Truth is, the original idea for the letterbox area at the top of the PGA Championship web site was to give visitors an immediate, immersive experience with the event. Instead of just pushing news and other content out, we thought it would be interesting to have a space that pulled readers in—hence the inclusion of a “course tour” where visitors can view, read, and watch flyover videos of each hole. A window—if you will—into the Championship.
Now, the best way to create that “look” was to frame the rich content with navigation that dropped down over the space; thus creating an illusion of depth (with the additional help of some light drop shadows). This type of design was only possible with a tool like Flash, and since the entire navigation was dynamically created with a single XML file, adding and removing pages and whole sections was quite easy and could be handled by anyone on the team.
Where we ran into issues was with users who didn't have the Flash Player 6 plug-in. I created a static, flat jpeg of the Flash area and layered a link map on top of it, and that worked pretty well. But after a while it became an arduous task to modify. So I added some Macromedia-style list drop-downs to the non-Flash content. The drop-downs look pretty decent, and are closer to the Flash version than a link map, but they're not preferable.
Using Flash and XML for the site navigation was an interesting experience, but considering how much extra work was involved in duplicating the content for non-Flash users, I'm honestly not sure if we would do it the same way again. Next time I'd likely design with just CSS and save the richer Flash content for a more self-contained project.
I see you're using a table for tabular data on the right.
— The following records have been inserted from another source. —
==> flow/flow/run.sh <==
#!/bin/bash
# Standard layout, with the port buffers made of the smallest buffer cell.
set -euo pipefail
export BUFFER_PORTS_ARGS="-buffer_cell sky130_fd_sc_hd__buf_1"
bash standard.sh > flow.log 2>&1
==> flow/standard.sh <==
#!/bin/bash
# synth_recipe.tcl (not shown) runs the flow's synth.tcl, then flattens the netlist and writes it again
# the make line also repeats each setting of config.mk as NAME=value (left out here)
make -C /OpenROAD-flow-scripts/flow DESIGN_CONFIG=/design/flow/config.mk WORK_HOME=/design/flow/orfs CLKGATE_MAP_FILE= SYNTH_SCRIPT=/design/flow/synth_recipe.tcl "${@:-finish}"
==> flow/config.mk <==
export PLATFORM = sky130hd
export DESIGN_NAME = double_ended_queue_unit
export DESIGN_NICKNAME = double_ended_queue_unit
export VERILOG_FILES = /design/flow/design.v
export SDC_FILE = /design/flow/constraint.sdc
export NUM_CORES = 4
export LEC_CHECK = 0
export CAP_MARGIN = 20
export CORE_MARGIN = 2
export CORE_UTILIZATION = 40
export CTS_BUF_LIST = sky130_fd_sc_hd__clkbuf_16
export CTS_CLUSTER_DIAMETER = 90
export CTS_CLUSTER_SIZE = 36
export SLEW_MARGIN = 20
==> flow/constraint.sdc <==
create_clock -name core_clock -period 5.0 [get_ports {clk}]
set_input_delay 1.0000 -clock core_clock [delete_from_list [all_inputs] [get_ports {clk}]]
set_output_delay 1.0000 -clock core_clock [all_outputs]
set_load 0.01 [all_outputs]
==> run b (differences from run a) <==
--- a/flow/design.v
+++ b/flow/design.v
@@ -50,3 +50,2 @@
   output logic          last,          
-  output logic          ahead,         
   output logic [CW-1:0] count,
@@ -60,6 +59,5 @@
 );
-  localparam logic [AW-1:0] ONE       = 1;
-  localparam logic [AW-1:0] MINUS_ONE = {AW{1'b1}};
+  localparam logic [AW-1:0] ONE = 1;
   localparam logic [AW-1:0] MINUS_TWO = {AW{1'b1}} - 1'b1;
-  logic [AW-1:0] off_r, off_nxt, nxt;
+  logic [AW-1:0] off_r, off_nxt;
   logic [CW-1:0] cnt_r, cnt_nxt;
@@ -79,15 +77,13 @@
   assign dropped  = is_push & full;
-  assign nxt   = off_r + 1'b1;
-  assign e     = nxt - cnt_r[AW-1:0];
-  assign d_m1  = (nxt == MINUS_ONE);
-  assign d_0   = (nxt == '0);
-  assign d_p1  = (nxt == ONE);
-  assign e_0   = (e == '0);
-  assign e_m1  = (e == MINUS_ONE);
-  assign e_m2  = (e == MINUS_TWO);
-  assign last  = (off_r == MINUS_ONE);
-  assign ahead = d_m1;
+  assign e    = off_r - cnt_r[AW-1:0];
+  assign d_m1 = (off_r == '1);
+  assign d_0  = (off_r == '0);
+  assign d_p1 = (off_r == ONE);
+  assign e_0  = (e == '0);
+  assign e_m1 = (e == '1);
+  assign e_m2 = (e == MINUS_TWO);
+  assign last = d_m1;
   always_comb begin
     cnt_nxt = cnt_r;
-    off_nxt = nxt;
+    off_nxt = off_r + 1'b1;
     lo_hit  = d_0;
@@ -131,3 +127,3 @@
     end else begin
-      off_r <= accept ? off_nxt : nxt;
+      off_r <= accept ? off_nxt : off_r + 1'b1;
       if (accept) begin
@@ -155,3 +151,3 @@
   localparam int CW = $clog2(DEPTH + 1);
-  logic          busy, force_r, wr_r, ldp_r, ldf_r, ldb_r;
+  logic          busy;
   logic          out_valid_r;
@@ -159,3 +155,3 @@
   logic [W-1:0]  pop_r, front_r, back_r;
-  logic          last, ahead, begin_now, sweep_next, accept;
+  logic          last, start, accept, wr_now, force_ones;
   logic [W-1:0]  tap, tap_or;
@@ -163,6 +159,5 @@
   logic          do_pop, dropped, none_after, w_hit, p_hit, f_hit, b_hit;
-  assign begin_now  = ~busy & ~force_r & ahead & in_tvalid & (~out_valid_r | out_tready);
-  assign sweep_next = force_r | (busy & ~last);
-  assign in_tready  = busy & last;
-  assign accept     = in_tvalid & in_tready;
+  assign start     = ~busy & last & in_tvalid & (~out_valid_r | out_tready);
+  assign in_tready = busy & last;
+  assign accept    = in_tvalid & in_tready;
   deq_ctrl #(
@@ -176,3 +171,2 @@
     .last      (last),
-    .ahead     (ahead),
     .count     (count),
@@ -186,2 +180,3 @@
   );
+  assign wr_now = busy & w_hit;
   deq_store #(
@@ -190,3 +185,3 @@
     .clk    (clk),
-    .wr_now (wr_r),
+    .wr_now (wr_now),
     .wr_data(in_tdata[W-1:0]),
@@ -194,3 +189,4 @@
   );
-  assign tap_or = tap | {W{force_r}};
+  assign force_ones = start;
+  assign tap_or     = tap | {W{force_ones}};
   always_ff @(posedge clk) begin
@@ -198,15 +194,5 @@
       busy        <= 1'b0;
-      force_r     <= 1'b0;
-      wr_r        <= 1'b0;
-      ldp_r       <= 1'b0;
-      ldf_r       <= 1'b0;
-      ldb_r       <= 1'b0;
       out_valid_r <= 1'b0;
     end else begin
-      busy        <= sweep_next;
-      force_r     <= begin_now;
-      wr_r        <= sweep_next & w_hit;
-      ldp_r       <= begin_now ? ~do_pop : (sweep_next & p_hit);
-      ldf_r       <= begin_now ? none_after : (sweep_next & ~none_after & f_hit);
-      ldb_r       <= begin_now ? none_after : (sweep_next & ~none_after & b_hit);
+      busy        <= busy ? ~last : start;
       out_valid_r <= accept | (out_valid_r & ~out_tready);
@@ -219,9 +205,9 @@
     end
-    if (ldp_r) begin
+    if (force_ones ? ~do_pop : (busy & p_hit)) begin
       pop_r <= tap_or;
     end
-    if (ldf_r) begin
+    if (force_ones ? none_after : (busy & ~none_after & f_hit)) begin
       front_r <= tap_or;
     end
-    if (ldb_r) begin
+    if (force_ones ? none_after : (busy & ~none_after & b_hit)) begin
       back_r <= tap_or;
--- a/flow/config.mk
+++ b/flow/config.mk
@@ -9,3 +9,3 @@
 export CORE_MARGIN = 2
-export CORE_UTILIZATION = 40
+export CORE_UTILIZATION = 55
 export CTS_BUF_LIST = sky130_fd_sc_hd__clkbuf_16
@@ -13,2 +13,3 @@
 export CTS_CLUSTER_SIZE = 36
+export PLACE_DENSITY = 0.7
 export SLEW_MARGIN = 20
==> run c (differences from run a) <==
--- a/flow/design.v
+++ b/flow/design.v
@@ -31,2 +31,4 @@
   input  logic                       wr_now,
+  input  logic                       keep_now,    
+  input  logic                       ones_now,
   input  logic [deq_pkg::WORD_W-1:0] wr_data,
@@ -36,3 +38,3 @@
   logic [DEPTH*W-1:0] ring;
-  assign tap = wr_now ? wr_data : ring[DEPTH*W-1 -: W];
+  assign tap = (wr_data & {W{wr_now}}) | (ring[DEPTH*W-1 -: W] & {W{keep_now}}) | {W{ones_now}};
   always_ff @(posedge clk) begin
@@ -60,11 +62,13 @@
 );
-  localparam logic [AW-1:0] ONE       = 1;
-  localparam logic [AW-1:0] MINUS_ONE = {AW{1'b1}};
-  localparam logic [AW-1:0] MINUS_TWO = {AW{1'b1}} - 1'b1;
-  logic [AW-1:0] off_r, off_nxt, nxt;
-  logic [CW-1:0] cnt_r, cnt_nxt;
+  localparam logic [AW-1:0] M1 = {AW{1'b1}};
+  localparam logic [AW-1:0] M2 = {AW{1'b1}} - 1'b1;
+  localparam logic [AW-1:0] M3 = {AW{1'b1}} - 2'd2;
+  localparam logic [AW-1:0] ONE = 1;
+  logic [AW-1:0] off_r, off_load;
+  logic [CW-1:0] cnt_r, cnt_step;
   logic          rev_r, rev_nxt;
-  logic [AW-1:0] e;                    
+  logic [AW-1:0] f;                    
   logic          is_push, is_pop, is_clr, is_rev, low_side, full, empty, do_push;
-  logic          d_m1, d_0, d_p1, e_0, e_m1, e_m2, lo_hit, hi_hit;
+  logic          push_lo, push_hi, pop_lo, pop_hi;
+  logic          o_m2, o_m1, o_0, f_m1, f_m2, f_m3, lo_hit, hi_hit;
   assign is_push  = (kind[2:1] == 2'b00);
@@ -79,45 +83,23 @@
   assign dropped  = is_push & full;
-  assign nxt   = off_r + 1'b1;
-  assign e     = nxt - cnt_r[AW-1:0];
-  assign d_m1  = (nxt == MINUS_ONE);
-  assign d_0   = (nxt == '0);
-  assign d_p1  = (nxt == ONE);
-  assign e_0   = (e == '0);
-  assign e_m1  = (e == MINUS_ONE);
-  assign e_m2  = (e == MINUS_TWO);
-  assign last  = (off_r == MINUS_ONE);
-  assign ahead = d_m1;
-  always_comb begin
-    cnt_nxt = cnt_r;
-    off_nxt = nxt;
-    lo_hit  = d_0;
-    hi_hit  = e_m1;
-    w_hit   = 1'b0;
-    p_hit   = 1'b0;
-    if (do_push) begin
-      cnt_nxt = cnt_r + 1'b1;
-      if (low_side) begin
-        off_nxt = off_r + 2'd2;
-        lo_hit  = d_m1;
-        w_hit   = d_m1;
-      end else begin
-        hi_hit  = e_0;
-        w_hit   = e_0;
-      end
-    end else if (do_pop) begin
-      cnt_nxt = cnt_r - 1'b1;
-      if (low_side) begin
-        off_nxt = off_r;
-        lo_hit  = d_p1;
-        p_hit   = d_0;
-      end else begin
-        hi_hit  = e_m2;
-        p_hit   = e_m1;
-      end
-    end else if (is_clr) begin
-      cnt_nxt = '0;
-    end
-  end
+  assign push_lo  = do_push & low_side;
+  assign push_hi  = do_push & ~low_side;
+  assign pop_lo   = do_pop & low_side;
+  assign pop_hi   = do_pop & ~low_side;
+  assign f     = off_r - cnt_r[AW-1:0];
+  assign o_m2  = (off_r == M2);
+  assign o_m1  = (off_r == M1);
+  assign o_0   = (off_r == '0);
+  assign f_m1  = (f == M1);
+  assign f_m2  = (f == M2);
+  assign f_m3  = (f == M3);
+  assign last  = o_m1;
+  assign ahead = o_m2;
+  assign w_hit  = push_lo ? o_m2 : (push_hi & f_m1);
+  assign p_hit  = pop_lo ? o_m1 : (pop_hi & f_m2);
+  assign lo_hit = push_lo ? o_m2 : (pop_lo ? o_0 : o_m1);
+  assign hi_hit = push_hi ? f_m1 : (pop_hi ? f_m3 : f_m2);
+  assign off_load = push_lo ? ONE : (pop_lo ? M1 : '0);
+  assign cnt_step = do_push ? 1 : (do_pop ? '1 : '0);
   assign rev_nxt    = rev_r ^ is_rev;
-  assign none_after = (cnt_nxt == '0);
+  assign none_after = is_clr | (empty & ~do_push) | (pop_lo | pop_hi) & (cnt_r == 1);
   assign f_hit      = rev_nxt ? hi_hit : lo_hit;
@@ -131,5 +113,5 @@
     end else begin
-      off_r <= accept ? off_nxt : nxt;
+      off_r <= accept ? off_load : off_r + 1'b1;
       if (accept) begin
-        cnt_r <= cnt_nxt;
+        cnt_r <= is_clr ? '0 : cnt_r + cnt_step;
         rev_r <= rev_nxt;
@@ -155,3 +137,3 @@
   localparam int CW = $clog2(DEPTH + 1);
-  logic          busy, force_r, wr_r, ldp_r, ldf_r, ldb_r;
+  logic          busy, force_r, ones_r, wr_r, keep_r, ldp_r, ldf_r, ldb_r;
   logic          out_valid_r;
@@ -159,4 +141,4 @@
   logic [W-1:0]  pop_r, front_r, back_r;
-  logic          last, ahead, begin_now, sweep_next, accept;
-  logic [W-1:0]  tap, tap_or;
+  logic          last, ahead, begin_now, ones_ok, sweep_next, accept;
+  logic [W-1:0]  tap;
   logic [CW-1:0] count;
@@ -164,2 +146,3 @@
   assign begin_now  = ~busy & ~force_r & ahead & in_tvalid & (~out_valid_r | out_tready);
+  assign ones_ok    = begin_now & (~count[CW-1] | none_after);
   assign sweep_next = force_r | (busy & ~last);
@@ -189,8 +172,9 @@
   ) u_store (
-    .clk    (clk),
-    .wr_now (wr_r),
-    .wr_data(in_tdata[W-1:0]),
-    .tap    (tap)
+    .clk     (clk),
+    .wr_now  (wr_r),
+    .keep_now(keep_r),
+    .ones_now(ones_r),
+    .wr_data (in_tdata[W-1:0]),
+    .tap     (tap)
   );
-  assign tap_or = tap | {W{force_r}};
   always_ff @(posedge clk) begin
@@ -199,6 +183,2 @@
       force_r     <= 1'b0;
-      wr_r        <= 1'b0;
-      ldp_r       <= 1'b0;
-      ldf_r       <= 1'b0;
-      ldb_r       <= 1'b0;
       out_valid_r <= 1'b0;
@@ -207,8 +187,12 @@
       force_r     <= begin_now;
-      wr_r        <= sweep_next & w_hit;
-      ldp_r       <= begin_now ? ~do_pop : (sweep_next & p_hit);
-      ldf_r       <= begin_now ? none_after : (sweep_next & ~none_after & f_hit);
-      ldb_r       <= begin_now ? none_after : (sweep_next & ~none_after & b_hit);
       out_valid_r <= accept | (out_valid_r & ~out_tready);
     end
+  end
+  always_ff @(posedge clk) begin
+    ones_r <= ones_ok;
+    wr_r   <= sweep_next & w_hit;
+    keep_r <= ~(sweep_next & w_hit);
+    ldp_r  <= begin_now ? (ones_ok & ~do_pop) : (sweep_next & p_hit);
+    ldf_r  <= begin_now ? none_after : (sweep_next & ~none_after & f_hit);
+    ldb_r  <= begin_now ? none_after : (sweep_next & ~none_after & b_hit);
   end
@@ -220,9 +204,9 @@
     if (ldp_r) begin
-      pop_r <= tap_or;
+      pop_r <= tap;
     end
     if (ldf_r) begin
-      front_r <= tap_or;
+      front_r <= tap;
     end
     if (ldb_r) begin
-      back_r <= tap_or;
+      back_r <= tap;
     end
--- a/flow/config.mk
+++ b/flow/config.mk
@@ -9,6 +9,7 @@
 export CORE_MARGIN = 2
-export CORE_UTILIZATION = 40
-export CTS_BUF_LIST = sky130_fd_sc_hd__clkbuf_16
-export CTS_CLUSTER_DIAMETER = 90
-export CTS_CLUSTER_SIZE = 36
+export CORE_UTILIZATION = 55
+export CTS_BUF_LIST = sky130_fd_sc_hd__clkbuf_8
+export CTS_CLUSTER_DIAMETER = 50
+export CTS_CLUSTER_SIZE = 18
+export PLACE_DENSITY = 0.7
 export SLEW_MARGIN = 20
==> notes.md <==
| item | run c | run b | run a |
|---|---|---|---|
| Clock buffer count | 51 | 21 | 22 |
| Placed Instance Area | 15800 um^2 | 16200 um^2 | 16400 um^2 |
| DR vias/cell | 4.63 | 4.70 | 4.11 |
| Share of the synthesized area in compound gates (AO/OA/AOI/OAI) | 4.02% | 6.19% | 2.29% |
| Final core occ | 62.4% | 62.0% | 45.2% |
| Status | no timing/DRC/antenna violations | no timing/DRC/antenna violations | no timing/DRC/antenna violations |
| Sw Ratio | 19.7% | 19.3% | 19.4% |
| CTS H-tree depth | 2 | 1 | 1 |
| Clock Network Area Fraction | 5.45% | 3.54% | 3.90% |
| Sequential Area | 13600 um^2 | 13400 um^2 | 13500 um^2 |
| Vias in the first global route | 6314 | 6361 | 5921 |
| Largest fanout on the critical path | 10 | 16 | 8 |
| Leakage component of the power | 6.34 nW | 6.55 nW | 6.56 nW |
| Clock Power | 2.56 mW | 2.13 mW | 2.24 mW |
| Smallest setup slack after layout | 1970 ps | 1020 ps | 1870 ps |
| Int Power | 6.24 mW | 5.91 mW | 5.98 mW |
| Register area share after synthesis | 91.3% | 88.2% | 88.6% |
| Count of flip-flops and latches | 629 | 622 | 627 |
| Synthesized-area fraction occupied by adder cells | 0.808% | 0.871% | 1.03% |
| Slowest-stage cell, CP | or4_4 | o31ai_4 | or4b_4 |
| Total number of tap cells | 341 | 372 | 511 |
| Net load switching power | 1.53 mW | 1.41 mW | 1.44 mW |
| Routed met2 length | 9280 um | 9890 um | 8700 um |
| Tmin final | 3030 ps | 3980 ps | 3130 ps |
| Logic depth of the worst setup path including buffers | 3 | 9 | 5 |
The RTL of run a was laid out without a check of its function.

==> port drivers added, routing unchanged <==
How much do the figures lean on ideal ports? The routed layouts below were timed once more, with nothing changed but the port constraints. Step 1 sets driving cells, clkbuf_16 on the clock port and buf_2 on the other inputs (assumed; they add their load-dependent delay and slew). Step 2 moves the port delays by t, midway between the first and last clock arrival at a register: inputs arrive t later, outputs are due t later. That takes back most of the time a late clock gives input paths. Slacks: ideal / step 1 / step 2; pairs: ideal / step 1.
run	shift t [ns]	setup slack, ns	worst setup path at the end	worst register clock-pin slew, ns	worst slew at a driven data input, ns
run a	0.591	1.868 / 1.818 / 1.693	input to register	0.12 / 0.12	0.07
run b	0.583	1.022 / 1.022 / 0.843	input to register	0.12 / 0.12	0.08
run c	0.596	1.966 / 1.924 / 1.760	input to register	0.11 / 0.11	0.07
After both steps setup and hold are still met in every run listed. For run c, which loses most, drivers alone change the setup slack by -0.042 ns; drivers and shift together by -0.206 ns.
We all know by now this is totally acceptable, and exactly what tables were designed for in the first place. But does the dogma ever go too far? Do you get that slightly naughty feeling some days when using them, even for data like this?
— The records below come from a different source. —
This design comes from an exercise in tuning for small area and a short achievable clock period on the open sky130 flow, not from production work.
Function was checked by simulation only, so behaviour that the tests miss may differ from the original.
Power and IR drop assume default switching activity.

==> flow/design.v <==
package axi_txn_sig_pkg;
    localparam int SIG_W = 32;    
    localparam int SLOTS = 16;    
endpackage
module axi_txn_sig_capture (
    input  logic        aclk,
    input  logic        rst,
    input  logic        awvalid,
    input  logic        awready,
    input  logic        wvalid,
    input  logic        wready,
    input  logic        wlast,
    input  logic [63:0] wdata,
    input  logic        cmp,
    output logic        cmd_push,
    output logic        sig_push,
    output logic [31:0] fold,        
    output logic [31:0] acc_rot,     
    output logic [8:0]  beats_inc,   
    output logic        join_v,
    output logic        rec_valid,
    output logic        drop,
    output logic        empty_nx,
    output logic [15:0] wc_oh,
    output logic [15:0] ws_oh,
    output logic [7:0]  j_oh
);
    logic        aw_hs, w_hs, last_hs;
    logic [31:0] acc, acc_next;
    logic [8:0]  beats;
    assign aw_hs     = awvalid && awready;
    assign w_hs      = wvalid && wready;
    assign last_hs   = w_hs && wlast;
    assign fold      = wdata[31:0] ^ wdata[63:32];
    assign acc_rot   = {acc[30:0], acc[31]};
    assign acc_next  = acc_rot ^ fold;
    assign beats_inc = beats + 9'd1;
    logic [3:0] c_cnt, s_cnt, r_cnt, c_nx, s_nx, r_nx;
    logic       c_ne, c_full, s_ne, s_full, r_ne, r_full;
    logic       store, take;
    assign join_v    = c_ne && s_ne && !r_full;
    assign rec_valid = r_ne || join_v;
    assign cmd_push  = aw_hs && (!c_full || join_v);
    assign sig_push  = last_hs && (!s_full || join_v);
    assign drop      = (aw_hs && !cmd_push) || (last_hs && !sig_push);
    assign store     = join_v && (r_ne || !cmp);
    assign take      = cmp && r_ne;
    logic [3:0] c_keep, c_inc, s_keep, s_inc;
    assign c_keep = c_cnt - {3'd0, join_v};
    assign c_inc  = c_cnt + {3'd0, !join_v};
    assign s_keep = s_cnt - {3'd0, join_v};
    assign s_inc  = s_cnt + {3'd0, !join_v};
    assign c_nx   = cmd_push ? c_inc : c_keep;
    assign s_nx   = sig_push ? s_inc : s_keep;
    assign r_nx   = r_cnt + {3'd0, store} - {3'd0, take};
    logic c_ne_nx, c_full_nx, s_ne_nx, s_full_nx;
    assign c_ne_nx   = cmd_push || (c_keep != 4'd0);
    assign c_full_nx = cmd_push ? (c_inc == 4'd8) : (c_keep == 4'd8);
    assign s_ne_nx   = sig_push || (s_keep != 4'd0);
    assign s_full_nx = sig_push ? (s_inc == 4'd8) : (s_keep == 4'd8);
    assign empty_nx = !c_ne_nx && !s_ne_nx && (r_nx == 4'd0) &&
                      (w_hs ? (wlast || beats == 9'd511) : (beats == 9'd0));
    always_ff @(posedge aclk) begin
        if (rst) begin
            acc    <= '0;
            beats  <= '0;
            c_cnt  <= '0;
            s_cnt  <= '0;
            r_cnt  <= '0;
            c_ne   <= 1'b0;
            c_full <= 1'b0;
            s_ne   <= 1'b0;
            s_full <= 1'b0;
            r_ne   <= 1'b0;
            r_full <= 1'b0;
            wc_oh  <= 16'd1;
            ws_oh  <= 16'd1;
            j_oh   <= 8'd1;
        end else begin
            if (w_hs) begin
                acc   <= wlast ? '0 : acc_next;
                beats <= wlast ? '0 : beats_inc;
            end
            c_cnt  <= c_nx;
            s_cnt  <= s_nx;
            r_cnt  <= r_nx;
            c_ne   <= c_ne_nx;
            c_full <= c_full_nx;
            s_ne   <= s_ne_nx;
            s_full <= s_full_nx;
            r_ne   <= r_nx != 4'd0;
            r_full <= r_nx == 4'd8;
            if (cmd_push) wc_oh <= {wc_oh[14:0], wc_oh[15]};
            if (sig_push) ws_oh <= {ws_oh[14:0], ws_oh[15]};
            if (join_v)   j_oh  <= {j_oh[6:0], j_oh[7]};
        end
    end
endmodule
If I'm typing out table code for a leaderboard, a score card, or other data that needs to be presented in a tabular form, tables are the only way to go. Where I really feel silly is if I'm just trying to quickly crank some content out and I put a nested table inside of a table cell. Then I feel like it's 1995 all over again.
Was there anything you couldn't do for one reason or another, that you wish you could have?
Not yet. We have a very enthusiastic, energetic team of people working on PGA.com who are all open to new ideas. We have a lot of exciting projects in the planning stages right now that I'm looking forward to working on.
Thanks for taking the time to respond, Todd!
My pleasure. Thanks for asking me.
Todd Dominey is the founder and creative honcho of the Atlanta based new media design and development studio Dominey Design, and writes about technology and web design at What Do I Know?.